Share this story

Riaan Research Initiative funds Cockayne syndrome gene replacement therapy research at UMass Chan Medical School

Riaan Research Initiative, a nonprofit organization, and UMass Chan Medical School are entering into an agreement to fund, research and develop a gene replacement therapy to combat Cockayne syndrome, a fatal autosomal recessive disorder. Cockayne syndrome, first identified in 1936, impacts a few hundred children around the world and is primarily caused by mutations in genes CSA and CSB, which are responsible for the body’s DNA repair and transcription process. Children with Cockayne syndrome experience a form of premature aging, severe neurodegeneration, growth failures, microcephaly, vision and hearing impairments, hypotonia, developmental delays, and an extremely shortened lifespan. 

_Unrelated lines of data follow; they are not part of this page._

===== config.mk =====
export PLATFORM = sky130hd
export DESIGN_NAME = wcc_write_crc_alert
export DESIGN_NICKNAME = d
export VERILOG_FILES = /design/src/design/wcc_crc_tree.v /design/src/design/wcc_dbi_lane.v /design/src/design/wcc_write_crc_alert.v
export VERILOG_INCLUDE_DIRS = /design/src /design/src/design
export SDC_FILE = /design/constraint.sdc
export NUM_CORES = 1
export LEC_CHECK = 0
export BUFFER_PORTS_ARGS = -buffer_cell sky130_fd_sc_hd__clkbuf_2
export CORE_MARGIN = 2
export CORE_UTILIZATION = 50
export CTS_CLUSTER_DIAMETER = 80
export CTS_CLUSTER_SIZE = 14
export DETAILED_ROUTE_END_ITERATION = 6
export GPL_TIMING_DRIVEN = 0
export PLACE_DENSITY = 0.76
export SLEW_MARGIN = 5
export SYNTH_ARGS = -nofsm -noshare
export SYNTH_HDL_FRONTEND = slang
export SYNTH_SLANG_ARGS = --single-unit

===== constraint.sdc =====
create_clock -name pclk -period 7.7 [get_ports pclk]
set_input_delay 0.385 -clock pclk [delete_from_list [all_inputs] [get_ports pclk]]
set_output_delay 0.385 -clock pclk [all_outputs]
set_load 0.05 [all_outputs]
===== src/ext_bus_defines.svh =====
// Register offsets, field positions, reset values and sizes of the external bus sequencer
`ifndef EXT_BUS_DEFINES_SVH
`define EXT_BUS_DEFINES_SVH

`define NUM_CS 4
`define ADDR_W 24
`define DATA_W 16
`define SCALE_W 8
`define CNT_W 5

`define OFF_CTRL 8'h00
`define OFF_ADDR 8'h04
`define OFF_WDATA 8'h08
`define OFF_RDATA 8'h0C
`define OFF_STATUS 8'h10
`define OFF_CLKCFG 8'h14
`define OFF_TCFG0 8'h20
`define OFF_TCFG3 8'h2C

`define CTRL_START 0
`define CTRL_WRITE 1
`define CTRL_CS_LO 2
`define CTRL_CS_HI 3

`define ST_BUSY 0
`define ST_PH_LO 1
`define ST_PH_HI 3
`define ST_DONE 4

`define CK_SEL 0
`define CK_SCALE_LO 8
`define CK_SCALE_HI 15

`define TC_AB 0
`define TC_EXT_LO 2
`define TC_EXT_HI 3
`define TC_CMD_LO 4
`define TC_CMD_HI 5
`define TC_DS 6
`define TC_ACC_LO 7
`define TC_ACC_HI 11
`define TC_HOLD_LO 12
`define TC_HOLD_HI 13
`define TC_RDY_EN 14
`define TC_RDY_POL 15
`define TC_RDY_ASYNC 16

`define TCFG_RESET 32'h0000_0000
`define RESP_OKAY 2'h0
`define RESP_SLVERR 2'h2
`define NO_LAST_CS 3'h4

`endif


===== src/ext_bus_pkg.sv =====
// Types of the external bus sequencer
package ext_bus_pkg;

  typedef enum logic [2:0] {
    PH_IDLE = 3'b000,
    PH_ADDR = 3'b001,
    PH_CMD = 3'b010,
    PH_DSET = 3'b011,
    PH_ACC = 3'b100,
    PH_RDY = 3'b101,
    PH_HOLD = 3'b110
  } phase_t;

  typedef struct packed {
    logic aw_got;
    logic [7:0] awaddr;
    logic w_got;
    logic [31:0] wdata;
    logic [3:0] wstrb;
    logic bvalid;
    logic [1:0] bresp;
    logic rvalid;
    logic [31:0] rdata;
    logic [1:0] rresp;
    logic [31:0] ctrl;
    logic [23:0] addr;
    logic [15:0] wdat;
    logic [15:0] rddat;
    logic done;
    logic [31:0] clkcfg;
    logic [3:0][31:0] tcfg;
    logic [31:0] cur_cfg;
    phase_t phase;
    logic [4:0] cnt;
    logic [2:0] last_cs;
    logic rdy_s1;
    logic rdy_s2;
    logic rdy_s3;
  } seq_state_t;

  typedef struct packed {
    logic [7:0] cnt;
  } tick_state_t;

endpackage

The research will be led by Ana Rita Batista, PhD, instructor in neurology, and Miguel Sena-Esteves, PhD, associate professor of neurology, utilizing a mouse model that exhibits the severe phenotype seen in Cockayne syndrome patients. The UMass Chan research team aims to design, study, identify and produce an adeno-associated viral vector candidate, following efficacy and safety studies in the animal model, to treat mutations in gene CSA.

Ana Rita Batista, PhD, and Miguel Sena-Esteves, PhD


Riaan Research Initiative will fund the Medical School’s preclinical CSA gene replacement therapy research.

“This work is an urgent labor of love and was inspired by our beautiful 21-month-old son, Riaan, who has been diagnosed with the most severe form of Cockayne syndrome,” said Jo Kaur, founder of Riaan Research Initiative.

Shortly after the diagnosis, Kaur said her family was connected to Terence R. Flotte, MD, the Celia and Isaac Haidak Professor, executive deputy chancellor, provost and dean of the T.H. Chan School of Medicine, whose lab had begun the foundational research into using gene therapy to treat the disease.

“We hope to carry this work to the finish line and are honored to partner with the exceptional team of gene therapy scientists at the Medical School,” she said. “We are also grateful to Cockayne syndrome experts from around the world and members of our Scientific Advisory Board, who have provided valuable input to give us our best shot at developing a therapy.”

Dr. Sena-Esteves said, “Developing gene therapy treatments for Cockayne syndrome and diseases with a small number of patients is challenging in a commercial setting. However, there are numerous examples, including our own, where the partnership of parents with an unbendable determination to help their children with researchers in the gene therapy field have resulted in clinical trials for diseases in this category.”

“The partnership of the Medical School’s gene therapy team with the Riaan Research Initiative will lead to a first-in-human AAV gene therapy clinical trial for Cockayne syndrome as fast as humanly possible. Children like Riaan inspire us to work harder every day to overcome and persist through the challenges in research to give them a chance at a better life.”